The Ivy League will make a decision next week on whether athletes at its schools can play sports this fall amid overall uncertainty about whether the novel coronavirus pandemic will jeopardize on-campus classes and the return of students.
Last week, TMG Sports reported the league was considering two possibilities for the football season, including skipping fall competition in favor of a seven-game, conference-only spring season from April to mid-May. The other option under consideration was pushing the season to a late September start with a seven-game schedule against conference opponents only. The Ivy League normally plays a 10-game schedule; this year’s is set to begin Sept. 19.
Forbes reported that the spring option seemed likely. “If I was placing a bet, I think it’s 98 percent, 99 percent likely that this thing is moving to the spring for the fall sports based on everything I’ve heard,” an unidentified person familiar with the situation told the outlet. “The financial ramifications of whatever decision they’ve made, you need to have plenty of time to start working on those things. It’s not like they’re going to wake up the morning of the 8th and go with something. The decision’s been made.”
Ivy League schools don’t compete in the Football Bowl Subdivision, but the conference is influential, just as it was in the spring when March Madness was canceled.
On March 10, it was the first college sports body to cancel its basketball conference tournament, making a decision that was initially seen as an overreaction. Four weeks before the NCAA men’s basketball national championship game was scheduled to take place, Robin Harris, executive director of the league, held conference calls with league presidents, who were listening to their schools’ medical experts, and other sports quickly followed suit.

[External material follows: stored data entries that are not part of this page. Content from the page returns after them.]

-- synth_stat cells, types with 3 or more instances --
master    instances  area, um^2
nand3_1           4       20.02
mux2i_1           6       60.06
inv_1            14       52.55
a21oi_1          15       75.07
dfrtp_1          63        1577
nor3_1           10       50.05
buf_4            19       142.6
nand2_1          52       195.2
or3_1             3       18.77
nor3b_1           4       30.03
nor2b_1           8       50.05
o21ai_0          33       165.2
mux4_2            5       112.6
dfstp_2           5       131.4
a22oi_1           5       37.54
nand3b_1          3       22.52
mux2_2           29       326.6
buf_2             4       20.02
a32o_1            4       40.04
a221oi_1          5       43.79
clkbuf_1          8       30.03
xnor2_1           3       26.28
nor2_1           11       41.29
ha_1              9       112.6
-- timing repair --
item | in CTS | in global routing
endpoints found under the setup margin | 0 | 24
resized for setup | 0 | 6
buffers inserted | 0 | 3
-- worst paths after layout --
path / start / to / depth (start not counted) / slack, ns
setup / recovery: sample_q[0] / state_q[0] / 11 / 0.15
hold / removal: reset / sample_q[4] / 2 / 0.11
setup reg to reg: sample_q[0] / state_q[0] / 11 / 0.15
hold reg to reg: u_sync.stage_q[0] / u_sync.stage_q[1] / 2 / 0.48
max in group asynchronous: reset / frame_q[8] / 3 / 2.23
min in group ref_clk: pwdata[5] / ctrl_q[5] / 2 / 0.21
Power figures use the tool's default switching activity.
===== src/ars_pkg.sv =====
// Purpose: shared constants and types for the analog reading scaler
// Assumes: one clock, registers on a plain strobe port
// Notes: all values are signed integers with implied decimal places
package ars_pkg;
  // ***************************************************
  // Sizes
  // ***************************************************
  localparam int NLINES = 4;
  localparam int DVD_W = 23;
  localparam logic [4:0] DIV_STEPS = 5'h17;
  // Raw code spans 255 steps from zero point to full scale
  localparam logic [8:0] ADC_DIVISOR = 9'h0FF;
  localparam logic [22:0] ROUND_HALF = 23'h00007F;
  // ***************************************************
  // Register byte offsets
  // ***************************************************
  localparam logic [7:0] A_LINE_SEL = 8'h00;
  localparam logic [7:0] A_ZERO_ARG = 8'h04;
  localparam logic [7:0] A_FULL_ARG = 8'h08;
  localparam logic [7:0] A_CAL_ARG = 8'h0C;
  localparam logic [7:0] A_PREC_ARG = 8'h10;
  localparam logic [7:0] A_COMMAND = 8'h14;
  localparam logic [7:0] A_STATUS = 8'h18;
  localparam logic [7:0] A_RESULT = 8'h1C;
  localparam logic [7:0] A_OFFSET = 8'h20;
  localparam logic [7:0] A_LINE_CFG = 8'h24;
  // ***************************************************
  // Fields and codes
  // ***************************************************
  localparam int SIGN_LSB = 16;
  localparam int DIV_BIT = 20;
  localparam int ST_BUSY = 0;
  localparam int ST_ERR = 1;
  localparam int ST_OK = 2;
  localparam int CFG_DIV = 4;
  localparam logic [3:0] SIGN_NEG = 4'h1;
  localparam logic [3:0] SIGN_RESET = 4'h2;
  localparam logic [3:0] CMD_PREC = 4'h1;
  localparam logic [3:0] CMD_POINTS = 4'h2;
  localparam logic [3:0] CMD_CAL = 4'h3;
  localparam logic [2:0] PREC_MAX = 3'h3;
  localparam logic [14:0] RST_ZERO = 15'h0000;
  localparam logic [14:0] RST_FULL = 15'h0005;
  localparam logic [1:0] RST_PREC = 2'h0;
  typedef enum logic [1:0] {ST_IDLE = 2'h1, ST_CONV = 2'h2} ars_state_type;
  // Line numbers run from one to four
  function automatic logic line_ok(input logic [2:0] n);
    return (n >= 3'h1) && (n <= 3'h4);
  endfunction : line_ok
  function automatic logic [1:0] line_idx(input logic [2:0] n);
    return 2'(n - 3'h1);
  endfunction : line_idx
endpackage : ars_pkg
<file path="src/design/hvic_cfg.svh">
// constants for the high-voltage indirect register block
// assumes a 25 MHz core clock and a word-wide memory-mapped core port
`ifndef HVIC_CFG_SVH
`define HVIC_CFG_SVH
`define HVIC_ADDR_COMMAND 32'hffff0804
`define HVIC_ADDR_DATA 32'hffff080c
`define HVIC_CMD_RD_CFG_A 8'h00
`define HVIC_CMD_RD_CFG_B 8'h01
`define HVIC_CMD_RD_STATUS 8'h02
`define HVIC_CMD_RD_MONITOR 8'h03
`define HVIC_CMD_WR_CFG_A 8'h08
`define HVIC_CMD_WR_CFG_B 8'h09
`define HVIC_CFG_RESET 8'h00
`define HVIC_BIT_THERM_OVR 7
`define HVIC_BIT_OSC_EN 6
`define HVIC_BIT_BSD 5
`define HVIC_BIT_WAKE 4
`define HVIC_BIT_SUPPLY_MON 3
`define HVIC_BIT_LOWV_FLAG 2
`define HVIC_BIT_BUSY 0
`define HVIC_BIT_RD_OK 1
`define HVIC_BIT_WR_OK 2
`define HVIC_MON_BIT_LOWV 3
`define HVIC_SER_CLK_KHZ 2560
`define HVIC_CLK_KHZ 25000
`define HVIC_MAX_LAT_NS 10000
`define HVIC_CLK_NS 40
// link half period rounded down so each bit is no slower than documented
`define HVIC_SER_HALF_CYC ((`HVIC_CLK_KHZ / (2 * `HVIC_SER_CLK_KHZ)) > 0 ? (`HVIC_CLK_KHZ / (2 * `HVIC_SER_CLK_KHZ)) : 1)
`define HVIC_MAX_LAT_CYC (`HVIC_MAX_LAT_NS / `HVIC_CLK_NS)
`define HVIC_FRAME_BITS 16
`endif

</file>
<file path="src/design/hvic_pkg.sv">
// types for the high-voltage indirect register block
// assumes hvic_cfg.svh is available for constants
package hvic_pkg;
    typedef enum logic [1:0] {
        HVIC_IDLE = 2'b00,
        HVIC_SHIFT = 2'b01,
        HVIC_DONE = 2'b11
    } hvic_state_t;

    // decoded controls for the high-voltage circuits
    typedef struct packed {
        logic thermal_shutdown_en;
        logic precision_osc_en;
        logic lin_pullup_en;
        logic bit_serial_device_mode;
        logic wake_pin_drive;
        logic supply_monitor_en;
        logic supply_irq_en;
        logic lowv_flag_en;
        logic [1:0] lin_mode;
        logic lin_fast;
        logic lin_driver_en;
    } hvic_ctrl_t;

    // core-side memory-mapped access
    typedef struct packed {
        logic wr;
        logic rd;
        logic [31:0] addr;
        logic [31:0] wdata;
    } hvic_bus_t;
endpackage : hvic_pkg

</file>
<file path="src/design/hvic_top.sv">
// indirect high-voltage config registers with command port, staging word and serial link
// assumes core strobes are one-cycle and synchronous; die link answers on ser_data_i
//
// Functional notes
// 12-bit staging register for indirect data
// bits 11..8 read-only command tag
// read codes 0..3 select source register
// codes 08/09 write config A/B
// low byte is the data byte
// config A resets zero, indirect only
// bit7 set disables thermal driver shutdown
// bit6 enables precision oscillator
// bit5 removes pull-up, selects bit-serial mode
// bit4 drives wake pin high; wake held low during thermal shutdown
// bit3 enables supply monitor with interrupt; interrupt also needs supply_irq_line_en_i
// bit2 enables low-voltage flag in monitor
// bits1..0 select LIN driver mode
// config B resets zero, indirect only
// software commands only while busy clear
// serial link at 2.56 MHz, 10 us max; link runs at 3.125 MHz (4-cycle half period)
// status bits 1,2 report transfer success
// read completion loads tag and data together
`include "hvic_cfg.svh"
module hvic_top #(
    parameter int CMD_W = 8,
    parameter int DATA_W = 12
) (
    input wire logic clk_i,
    input wire logic rst_i,
    input wire hvic_pkg::hvic_bus_t bus_i,
    output logic [31:0] rdata_o,
    input wire logic supply_irq_line_en_i,
    input wire logic [7:0] hv_status_reg_i,
    input wire logic [7:0] hv_monitor_reg_i,
    input wire logic thermal_event_i,
    input wire logic ser_data_i,
    output logic ser_clk_o,
    output logic ser_data_o,
    output logic busy_o,
    output hvic_pkg::hvic_ctrl_t ctrl_o
);
    import hvic_pkg::*;

    // refuse widths at elaboration: the frame and the staging word are built for these two
    if (CMD_W != 8 || DATA_W != 12) begin : g_bad_width
        $error("hvic_top supports an 8-bit command and 12-bit data only");
    end

    hvic_state_t state;
    hvic_state_t next_state;
    logic [7:0] hv_circuit_config_a;
    logic [7:0] hv_circuit_config_b;
    logic [11:0] hv_indirect_data;
    logic [7:0] hv_command_port;
    logic rd_ok;
    logic wr_ok;
    logic [4:0] bit_cnt;
    logic [7:0] half_cnt;
    logic [15:0] shreg;
    logic [7:0] rx_byte;
    logic [9:0] lat_cnt;

    // address and command decode
    wire cmd_hit = bus_i.addr == `HVIC_ADDR_COMMAND;
    wire data_hit = bus_i.addr == `HVIC_ADDR_DATA;
    wire cmd_wr = bus_i.wr && cmd_hit && state == HVIC_IDLE;
    wire data_wr = bus_i.wr && data_hit;
    wire is_read = hv_command_port[7:2] == 6'h00;
    wire is_wr_a = hv_command_port == `HVIC_CMD_WR_CFG_A;
    wire is_wr_b = hv_command_port == `HVIC_CMD_WR_CFG_B;
    wire known_cmd = is_read || is_wr_a || is_wr_b;
    wire half_tick = half_cnt == 8'(`HVIC_SER_HALF_CYC - 1);
    wire frame_end = half_tick && ser_clk_o && bit_cnt == 5'(`HVIC_FRAME_BITS - 1);
    // compare at or above so the completion cycle still sees a timeout
    wire timed_out = lat_cnt >= 10'(`HVIC_MAX_LAT_CYC - 1);

    // read source mux on the die side
    logic [7:0] src_byte;
    always_comb begin
        unique case (hv_command_port[1:0])
            2'b00: src_byte = hv_circuit_config_a;
            2'b01: src_byte = hv_circuit_config_b;
            2'b10: src_byte = hv_status_reg_i;
            2'b11: begin
                // low-voltage flag only visible when enabled
                src_byte = hv_monitor_reg_i;
                src_byte[`HVIC_MON_BIT_LOWV] = hv_monitor_reg_i[`HVIC_MON_BIT_LOWV]
                    & hv_circuit_config_a[`HVIC_BIT_LOWV_FLAG];
            end
        endcase
    end

    // transfer sequencer
    always_comb begin
        next_state = state;
        unique case (state)
            HVIC_IDLE: if (cmd_wr) next_state = HVIC_SHIFT;
            HVIC_SHIFT: if (frame_end || timed_out) next_state = HVIC_DONE;
            HVIC_DONE: next_state = HVIC_IDLE;
        endcase
    end

    always_ff @(posedge clk_i) begin
        if (rst_i) state <= HVIC_IDLE;
        else state <= next_state;
    end

    // serial link: 8 command bits then 8 data bits, msb first
    always_ff @(posedge clk_i) begin
        if (rst_i) begin
            half_cnt <= 8'h00;
            bit_cnt <= 5'h00;
            ser_clk_o <= 1'b0;
            ser_data_o <= 1'b0;
            shreg <= 16'h0000;
            rx_byte <= 8'h00;
            lat_cnt <= 10'h000;
        end else if (state == HVIC_IDLE) begin
            half_cnt <= 8'h00;
            bit_cnt <= 5'h00;
            ser_clk_o <= 1'b0;
            ser_data_o <= 1'b0;
            lat_cnt <= 10'h000;
            shreg <= {bus_i.wdata[7:0], hv_indirect_data[7:0]};
        end else if (state == HVIC_SHIFT) begin
            lat_cnt <= lat_cnt + 10'h001;
            half_cnt <= half_tick ? 8'h00 : half_cnt + 8'h01;
            if (half_tick) begin
                ser_clk_o <= ~ser_clk_o;
                if (!ser_clk_o) begin
                    ser_data_o <= shreg[15];
                end else begin
                    shreg <= {shreg[14:0], 1'b0};
                    bit_cnt <= bit_cnt + 5'h01;
                    if (bit_cnt[3]) rx_byte <= {rx_byte[6:0], ser_data_i};
                end
            end
        end else begin
            ser_clk_o <= 1'b0;
        end
    end

    // command register, busy and completion status
    always_ff @(posedge clk_i) begin
        if (rst_i) begin
            hv_command_port <= 8'h00;
            busy_o <= 1'b0;
            rd_ok <= 1'b0;
            wr_ok <= 1'b0;
        end else begin
            if (cmd_wr) begin
                hv_command_port <= bus_i.wdata[7:0];
                busy_o <= 1'b1;
            end else if (state == HVIC_DONE) begin
                busy_o <= 1'b0;
                rd_ok <= is_read && !timed_out;
                wr_ok <= (is_wr_a || is_wr_b) && !timed_out;
            end
        end
    end

    // indirect registers and the staging word
    always_ff @(posedge clk_i) begin
        if (rst_i) begin
            hv_circuit_config_a <= `HVIC_CFG_RESET;
            hv_circuit_config_b <= `HVIC_CFG_RESET;
            hv_indirect_data <= 12'h000;
        end else if (state == HVIC_DONE && known_cmd && !timed_out) begin
            if (is_wr_a) hv_circuit_config_a <= hv_indirect_data[7:0];
            if (is_wr_b) hv_circuit_config_b <= hv_indirect_data[7:0];
            // tag and byte land in one update, see
            if (is_read) hv_indirect_data <= {hv_command_port[3:0], src_byte};
        end else if (data_wr) begin
            // upper nibble ignores writes, see
            hv_indirect_data[7:0] <= bus_i.wdata[7:0];
        end
    end

    // read data path
    always_ff @(posedge clk_i) begin
        if (rst_i) rdata_o <= 32'h0000_0000;
        else if (bus_i.rd && data_hit) rdata_o <= {20'h00000, hv_indirect_data};
        else if (bus_i.rd && cmd_hit) rdata_o <= {29'h0, wr_ok, rd_ok, busy_o};
        else rdata_o <= 32'h0000_0000;
    end

    // decode config A to circuit controls
    always_ff @(posedge clk_i) begin
        if (rst_i) begin
            ctrl_o <= '0;
        end else begin
            ctrl_o.thermal_shutdown_en <= ~hv_circuit_config_a[`HVIC_BIT_THERM_OVR] & thermal_event_i;
            ctrl_o.precision_osc_en <= hv_circuit_config_a[`HVIC_BIT_OSC_EN];
            ctrl_o.lin_pullup_en <= ~hv_circuit_config_a[`HVIC_BIT_BSD];
            ctrl_o.bit_serial_device_mode <= hv_circuit_config_a[`HVIC_BIT_BSD];
            ctrl_o.wake_pin_drive <= hv_circuit_config_a[`HVIC_BIT_WAKE]
                & ~(thermal_event_i & ~hv_circuit_config_a[`HVIC_BIT_THERM_OVR]);
            ctrl_o.supply_monitor_en <= hv_circuit_config_a[`HVIC_BIT_SUPPLY_MON];
            ctrl_o.supply_irq_en <= hv_circuit_config_a[`HVIC_BIT_SUPPLY_MON] & supply_irq_line_en_i;
            ctrl_o.lowv_flag_en <= hv_circuit_config_a[`HVIC_BIT_LOWV_FLAG];
            ctrl_o.lin_mode <= hv_circuit_config_a[1:0];
            ctrl_o.lin_fast <= hv_circuit_config_a[1:0] == 2'b11;
            ctrl_o.lin_driver_en <= hv_circuit_config_a[1];
        end
    end
endmodule : hvic_top
</file>
<file path="config.mk">
export PLATFORM = sky130hd
export DESIGN_NAME = hvic_top
export DESIGN_NICKNAME = d
export VERILOG_FILES = /design/src/design/hvic_pkg.sv /design/src/design/hvic_top.sv
export VERILOG_INCLUDE_DIRS = /design/src /design/src/design
export SDC_FILE = /design/constraint.sdc
export NUM_CORES = 1
export LEC_CHECK = 0
export BUFFER_PORTS_ARGS = -buffer_cell sky130_fd_sc_hd__clkbuf_2
export CORE_ASPECT_RATIO = 0.9
export CORE_MARGIN = 2
export CORE_UTILIZATION = 52
export CTS_CLUSTER_DIAMETER = 60
export DETAILED_ROUTE_END_ITERATION = 10
export GPL_TIMING_DRIVEN = 0
export PLACE_DENSITY = 0.92
export SLEW_MARGIN = 20
export SYNTH_ARGS = -nofsm -noshare
export SYNTH_HDL_FRONTEND = slang
export SYNTH_SLANG_ARGS = --single-unit
export TNS_END_PERCENT = 30
</file>
<file path="constraint.sdc">
create_clock -name clk_i -period 2.3 [get_ports clk_i]
set_clock_uncertainty 0.15 [all_clocks]
set_input_delay 0.345 -clock clk_i [delete_from_list [all_inputs] [get_ports clk_i]]
set_output_delay 0.345 -clock clk_i [all_outputs]
set_load 0.05 [all_outputs]
</file>
$ cat config.mk
export PLATFORM = sky130hd
export DESIGN_NAME = drap_top
export DESIGN_NICKNAME = d
export VERILOG_FILES = /design/src/drap_pkg.sv /design/src/drap_top.sv
export SDC_FILE = /design/constraint.sdc
export NUM_CORES = 1
export LEC_CHECK = 0
export BUFFER_PORTS_ARGS = -buffer_cell sky130_fd_sc_hd__buf_2
export CAP_MARGIN = 20
export CORE_MARGIN = 2
export CORE_UTILIZATION = 55
export CTS_CLUSTER_SIZE = 24
export DETAILED_ROUTE_END_ITERATION = 8
export PLACE_DENSITY = 0.86
export SETUP_SLACK_MARGIN = 0.2
export SLEW_MARGIN = 20
export SYNTH_ARGS = -nofsm -noshare
export SYNTH_HDL_FRONTEND = slang
export SYNTH_SLANG_ARGS = --single-unit
$ cat constraint.sdc
create_clock -name CORE_CLK_I -period 2.8 [get_ports CORE_CLK_I]
set_clock_uncertainty 0.15 [all_clocks]
set_input_delay 0.14 -clock CORE_CLK_I [delete_from_list [all_inputs] [get_ports CORE_CLK_I]]
set_output_delay 0.14 -clock CORE_CLK_I [all_outputs]
set_load 0.005 [all_outputs]
$ cat src/drap_pkg.sv
// Notes on behaviour
// RULE_01 - Each data byte read or written moves the column pointer on by one; a command byte never moves it. Column and restore commands set it here.
// RULE_02 - A read in command mode is invalid, returns nothing and leaves the column pointer alone.
// RULE_03 - The first data write after a clear command is a dummy trigger and does not move the column pointer.
// RULE_04 - A column pointer stepping past its top value wraps round instead of saturating or changing page.
// RULE_05 - The host sends page, column-MSB and low-column commands, in that order, before the data bytes.
// RULE_06 - Page and column settings hold until changed, so an address command already in place may be skipped.
// RULE_07 - The clear-page command followed by one dummy data write clears the whole 160 x 64 graphic area.
// RULE_08 - Page 9, the icon-clear command and one dummy data write clear all 160 icon bits.
// RULE_09 - RAM reads and writes are taken in every display mode, even while the content is on the panel.
// RULE_10 - The low column command gives seven address bits, joined to the MSB from the column-MSB command.
// RULE_11 - With the serial host port, data reads from the RAM are not supported; only writes work.
// RULE_12 - A transfer with data/command select high is RAM data, and with it low is a command byte.
// RULE_13 - With 160 columns to a page, the column pointer wraps from 159 back to 0.
// RULE_14 - After reset the page and column pointers are zero and no dummy write is pending.
package drap_pkg;

  localparam int DATA_W    = 8;
  localparam int PAGE_W    = 4;
  localparam int COL_W     = 8;
  localparam int COL_LO_W  = 7;
  localparam int BUF_DEPTH = 2;
  localparam int CNT_W     = 2;

  localparam logic [COL_W-1:0]  COL_RESET     = 8'h00;
  localparam logic [COL_W-1:0]  COL_LAST      = 8'h9f;
  localparam logic [COL_W-1:0]  COL_ONE       = 8'h01;
  localparam logic [PAGE_W-1:0] PAGE_RESET    = 4'h0;
  localparam logic [PAGE_W-1:0] PAGE_ONE      = 4'h1;
  localparam logic [PAGE_W-1:0] GFX_PAGE_LAST = 4'h7;
  localparam logic [PAGE_W-1:0] ICON_PAGE     = 4'h9;
  localparam logic [DATA_W-1:0] CLEAR_DATA    = 8'h00;
  localparam logic [CNT_W-1:0]  CNT_FULL      = 2'h2;
  localparam logic [CNT_W-1:0]  CNT_EMPTY     = 2'h0;
  localparam logic [CNT_W-1:0]  CNT_ONE       = 2'h1;

  localparam logic [DATA_W-1:0] CMD_PAGE_MASK = 8'hf0;
  localparam logic [DATA_W-1:0] CMD_PAGE_VAL  = 8'h00;
  localparam logic [DATA_W-1:0] CMD_MSB_MASK  = 8'hfe;
  localparam logic [DATA_W-1:0] CMD_MSB_VAL   = 8'h26;
  localparam logic [DATA_W-1:0] CMD_SAVE_MASK = 8'hfe;
  localparam logic [DATA_W-1:0] CMD_SAVE_VAL  = 8'h34;
  localparam logic [DATA_W-1:0] CMD_CLR_GFX   = 8'h36;
  localparam logic [DATA_W-1:0] CMD_CLR_ICON  = 8'h37;
  localparam int                CMD_COL_BIT   = 7;
  localparam int                CMD_ARG_BIT   = 0;

  typedef enum logic [0:0] {
    ST_IDLE,
    ST_CLEAR
  } drap_state_type;

endpackage : drap_pkg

“As the situation changed daily, if not more often than daily, and as the situation became worse very much consistent with what all these medical experts were predicting and as our schools were implementing their own policies for campuses, that’s what influenced our decision about athletics,” Harris told The Washington Post’s Adam Kilgore in April. “We went from, in the span of a few days, the presidents trying to come up with a policy for limited attendance so we could still have the basketball tournaments. That was seriously considered on Monday morning, March 9. By Tuesday, we had canceled the tournaments. We had limited attendance for spring sports. And then Wednesday canceled everything. That’s how quickly things were changing.”
Harris said she realized the virus was going to affect the fall sports calendar, too.
“If we don’t have students in dorms, if we don’t have students on campus, I don’t see how we would ever have athletics competition,” Harris said then. “That, to me, seems the threshold: When do students come back?
“You have the students back, let’s say. Does that mean we can return to normal athletics competition with what we expect in terms of fan attendance, or are we going to have to have some limitations on fan attendance? … You kind of have to peel it back in reverse order. If we can have the athletic teams interacting, then can we have competition? Can we have travel to allow the competition to occur? And can we have fans?”